Badiou’s conception of politics as “counting those who are uncounted” is perfectly analogous to analysis (as opposed to therapy) and the shift from early consultations to “putting one on the couch”. Analysis counts what is uncounted, which is to say the desire embodied in the symptom and parapraxes, that embodies the fundamental lie of the analysand’s life (the betrayal of their desire). By contrast, therapy seeks to maintain the normality of the ego by treating the symptom as an “illness” from which the subject must be separated so as to return to normal family, marital, and work relations. I will refer to “politics” as that praxis that engages with the constitutive exception to social organizations, while I will refer to “governance” as that activity concerned with counting, power, how social institutions should be organized, identities, and so on. “Governance” is a wide term that denotes sociological phenomena such as social systems, power-structures, epistemes, apparati of state capture, the logic of the signifier, and any explicit systems of governance such as bureaucracies. However, governance need not be presided over by legislators or conscious intentions to count as governance.

Corcoran goes on to remark that,

In terms of Being and Event, what the Paris Commune succeeded in doing was making pure presentation, i.e. pure and simple belonging to a situation irrespective of all cultural predicates, the principle of its politics. It succeeded in rupturing with all relation and creating a new set that was subtracted from the existing classifications and nominations structuring the preceding situation. Badiou’s more recent work does not go back over this point, but sets out to grasp the way that an event comes to transform the logic of the situation, that is, the way that its elements appear in it or the intensity with which they are endowed. For not having any objective foothold in the situation, a truth will succeed in imposing itself on the situation only in so far as it manages to transvaluate the intensity of its elements– or come to impose a different regime for their appearing. So, a truth proceeds as a subtraction from the classifications and distributions of the state, but it does so by altering the appearing, or the intensity, of the elements composing the situation. As Peter Hallward says, ‘the key point of reference remains the anarchic disorder of inconsistent multiplicity’; but because the being of the situation must be made to be there (i.e. experienced as connected, related) it must be made subject to the logical constraints of a particular situation. As Badiou figures it, these logical constraints mean that there will always be, in any situation, elements that exist maximally (politically speaking, those whose voices are sanctioned, whose speech leads to action), elements that are less intense, and elements that, like those on the edge of the void, are effectively invisible (whose speech registers as pure noise, and who as such constitute the ‘non-existent’ element of this situation). (xvii-xviii)

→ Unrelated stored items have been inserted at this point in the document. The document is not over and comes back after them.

===== src/rtl/ocs_pkg.sv =====
package ocs_pkg;
  typedef enum logic [3:0] {
    S_IDLE, S_PF, S_OC_CHK, S_DC_CHK, S_DC_FL, S_DC_OFF,
    S_IC_CHK, S_IC_INV, S_OC_SET, S_IC_ON, S_DC_ON, S_FIN
  } ocs_state_e;
  localparam int unsigned CH_FLUSH = 0;
  localparam int unsigned CH_INV   = 1;
  localparam int unsigned N_CH     = 2;
endpackage


===== src/rtl/ocs_hs.sv =====
module ocs_hs (
  input  logic clk_i,
  input  logic rst_ni,
  input  logic act_i,
  input  logic ack_i,
  output logic req_o,
  output logic fin_o
);
  assign req_o = act_i;
  assign fin_o = act_i & ack_i;

  // request holds until acknowledged
  p_req_hold_r5: assert property (@(posedge clk_i) disable iff (!rst_ni)
    req_o && !ack_i |=> req_o);
endmodule
File: src/rtl/pmu_pkg.sv
package pmu_pkg;

    typedef enum logic [1:0] {
        SRC_RETIRE = 2'd0,
        SRC_CLOCK  = 2'd1,
        SRC_EXT0   = 2'd2,
        SRC_EXT1   = 2'd3
    } evt_src_e;

    typedef enum logic [1:0] {
        PWR_RUN   = 2'd0,
        PWR_LOW   = 2'd1,
        PWR_HALT  = 2'd2,
        PWR_SLEEP = 2'd3
    } pwr_state_e;

    typedef struct packed {
        logic     irq_en;
        logic     enable;
        evt_src_e src;
    } ctr_ctl_t;

    // register map positions that software decodes
    localparam int CTL_SRC_LSB  = 0;
    localparam int CTL_EN_BIT   = 4;
    localparam int CTL_IRQ_BIT  = 5;
    localparam int STS_FRZ_BIT  = 0;
    localparam int STS_OVF_LSB  = 8;
    localparam int CTL_BASE     = 4;
    localparam int CNT_BASE     = 8;

endpackage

By way of example, it could be said adjunct or part time professors (I’m not one) are a potential site of the political in the situation characterizing American universities. Adjuncts clearly belong to this situation, but are not re-presented within that situation. Rather, those who have the greatest degree of intensity in this situation would be professors and administrators, whereas adjuncts are almost non-existent in this situation, having little or no voice. Badiou’s point isn’t that we should find a way to include the voice of adjuncts, but rather that those elements of the situation that are on the edge of the void have the potential to transform all the elements of the situation by revealing the constitutive arbitrariness of the system of governance or organization of the particular question. The question of the political is that of how to shift something that has a very low degree of intensity with respect to appearing to having a high degree of intensity that transforms all elements of the situation (i.e., it’s not a question of identity politics).